(Collected data entries)
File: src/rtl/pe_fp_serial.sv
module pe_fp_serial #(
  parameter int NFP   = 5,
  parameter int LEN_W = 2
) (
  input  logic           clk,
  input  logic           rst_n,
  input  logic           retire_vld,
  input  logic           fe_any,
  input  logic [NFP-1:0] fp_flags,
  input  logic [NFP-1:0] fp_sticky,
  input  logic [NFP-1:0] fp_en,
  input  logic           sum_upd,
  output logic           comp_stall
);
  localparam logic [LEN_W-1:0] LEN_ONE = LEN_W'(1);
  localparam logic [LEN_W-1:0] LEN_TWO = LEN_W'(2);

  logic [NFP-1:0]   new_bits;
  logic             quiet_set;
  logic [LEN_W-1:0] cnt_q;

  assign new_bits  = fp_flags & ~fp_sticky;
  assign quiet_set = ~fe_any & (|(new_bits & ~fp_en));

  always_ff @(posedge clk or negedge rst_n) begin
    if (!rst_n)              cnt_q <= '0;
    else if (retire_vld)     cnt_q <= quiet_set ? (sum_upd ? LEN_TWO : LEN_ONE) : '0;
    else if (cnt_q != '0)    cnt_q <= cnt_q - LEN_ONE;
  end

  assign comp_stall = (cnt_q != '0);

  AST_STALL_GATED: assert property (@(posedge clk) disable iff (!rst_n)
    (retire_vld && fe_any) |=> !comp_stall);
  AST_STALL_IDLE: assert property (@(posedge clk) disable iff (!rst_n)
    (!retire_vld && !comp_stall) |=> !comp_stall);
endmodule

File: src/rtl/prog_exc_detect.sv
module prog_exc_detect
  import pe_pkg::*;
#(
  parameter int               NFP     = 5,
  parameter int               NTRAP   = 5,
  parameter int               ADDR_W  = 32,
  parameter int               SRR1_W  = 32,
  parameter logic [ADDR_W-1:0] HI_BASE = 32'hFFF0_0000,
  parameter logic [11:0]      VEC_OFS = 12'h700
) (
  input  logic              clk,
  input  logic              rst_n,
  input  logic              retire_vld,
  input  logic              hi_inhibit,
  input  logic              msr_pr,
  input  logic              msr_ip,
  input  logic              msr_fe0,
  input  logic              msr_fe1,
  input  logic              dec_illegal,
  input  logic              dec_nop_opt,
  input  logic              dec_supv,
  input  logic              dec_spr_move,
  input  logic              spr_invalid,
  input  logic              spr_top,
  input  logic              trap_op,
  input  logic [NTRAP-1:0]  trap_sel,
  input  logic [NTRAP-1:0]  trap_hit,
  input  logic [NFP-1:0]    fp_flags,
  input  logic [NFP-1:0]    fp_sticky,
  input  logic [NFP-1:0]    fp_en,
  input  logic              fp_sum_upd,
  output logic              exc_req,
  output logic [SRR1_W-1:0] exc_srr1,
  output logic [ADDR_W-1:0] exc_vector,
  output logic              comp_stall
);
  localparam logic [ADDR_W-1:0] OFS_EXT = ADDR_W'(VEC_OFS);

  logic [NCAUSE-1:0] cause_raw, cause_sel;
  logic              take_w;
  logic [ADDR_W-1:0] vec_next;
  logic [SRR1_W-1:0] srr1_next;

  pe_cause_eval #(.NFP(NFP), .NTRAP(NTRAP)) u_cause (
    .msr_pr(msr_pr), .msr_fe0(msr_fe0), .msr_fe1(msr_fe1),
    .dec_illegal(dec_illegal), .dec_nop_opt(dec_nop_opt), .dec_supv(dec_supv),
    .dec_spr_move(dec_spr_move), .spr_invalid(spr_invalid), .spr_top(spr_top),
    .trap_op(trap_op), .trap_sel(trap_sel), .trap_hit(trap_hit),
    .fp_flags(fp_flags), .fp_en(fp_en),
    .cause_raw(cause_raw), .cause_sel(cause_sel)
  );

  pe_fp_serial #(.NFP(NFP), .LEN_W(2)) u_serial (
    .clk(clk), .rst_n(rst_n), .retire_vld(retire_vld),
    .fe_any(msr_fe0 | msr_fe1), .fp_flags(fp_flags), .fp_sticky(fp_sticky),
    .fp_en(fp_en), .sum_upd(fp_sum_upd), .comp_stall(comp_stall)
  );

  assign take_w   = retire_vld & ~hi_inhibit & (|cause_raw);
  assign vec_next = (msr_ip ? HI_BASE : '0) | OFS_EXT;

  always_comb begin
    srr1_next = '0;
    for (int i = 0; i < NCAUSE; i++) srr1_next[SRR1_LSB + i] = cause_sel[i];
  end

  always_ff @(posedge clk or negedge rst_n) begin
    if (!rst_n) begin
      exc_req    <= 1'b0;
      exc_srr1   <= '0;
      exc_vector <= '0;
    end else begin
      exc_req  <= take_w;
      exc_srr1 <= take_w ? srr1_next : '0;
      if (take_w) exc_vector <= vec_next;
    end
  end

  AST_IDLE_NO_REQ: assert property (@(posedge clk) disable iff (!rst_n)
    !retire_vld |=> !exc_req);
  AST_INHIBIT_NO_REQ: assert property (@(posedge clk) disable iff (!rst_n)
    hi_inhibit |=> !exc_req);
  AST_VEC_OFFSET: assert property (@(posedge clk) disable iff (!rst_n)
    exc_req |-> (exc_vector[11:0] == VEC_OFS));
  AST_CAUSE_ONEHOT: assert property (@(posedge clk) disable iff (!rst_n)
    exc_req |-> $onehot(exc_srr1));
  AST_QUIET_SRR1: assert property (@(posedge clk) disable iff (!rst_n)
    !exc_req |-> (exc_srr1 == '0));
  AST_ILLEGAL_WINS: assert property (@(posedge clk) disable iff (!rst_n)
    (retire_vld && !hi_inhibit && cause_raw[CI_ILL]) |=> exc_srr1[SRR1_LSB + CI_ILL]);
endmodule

**What the task asks**
Return the opening line of the data and every line after it through the line containing "AST_STALL_GATED: assert property", please, exactly as written and with nothing added.

**Exercise output**
File: src/rtl/pe_fp_serial.sv
module pe_fp_serial #(
  parameter int NFP   = 5,
  parameter int LEN_W = 2
) (
  input  logic           clk,
  input  logic           rst_n,
  input  logic           retire_vld,
  input  logic           fe_any,
  input  logic [NFP-1:0] fp_flags,
  input  logic [NFP-1:0] fp_sticky,
  input  logic [NFP-1:0] fp_en,
  input  logic           sum_upd,
  output logic           comp_stall
);
  localparam logic [LEN_W-1:0] LEN_ONE = LEN_W'(1);
  localparam logic [LEN_W-1:0] LEN_TWO = LEN_W'(2);

  logic [NFP-1:0]   new_bits;
  logic             quiet_set;
  logic [LEN_W-1:0] cnt_q;

  assign new_bits  = fp_flags & ~fp_sticky;
  assign quiet_set = ~fe_any & (|(new_bits & ~fp_en));

  always_ff @(posedge clk or negedge rst_n) begin
    if (!rst_n)              cnt_q <= '0;
    else if (retire_vld)     cnt_q <= quiet_set ? (sum_upd ? LEN_TWO : LEN_ONE) : '0;
    else if (cnt_q != '0)    cnt_q <= cnt_q - LEN_ONE;
  end

  assign comp_stall = (cnt_q != '0);

  AST_STALL_GATED: assert property (@(posedge clk) disable iff (!rst_n)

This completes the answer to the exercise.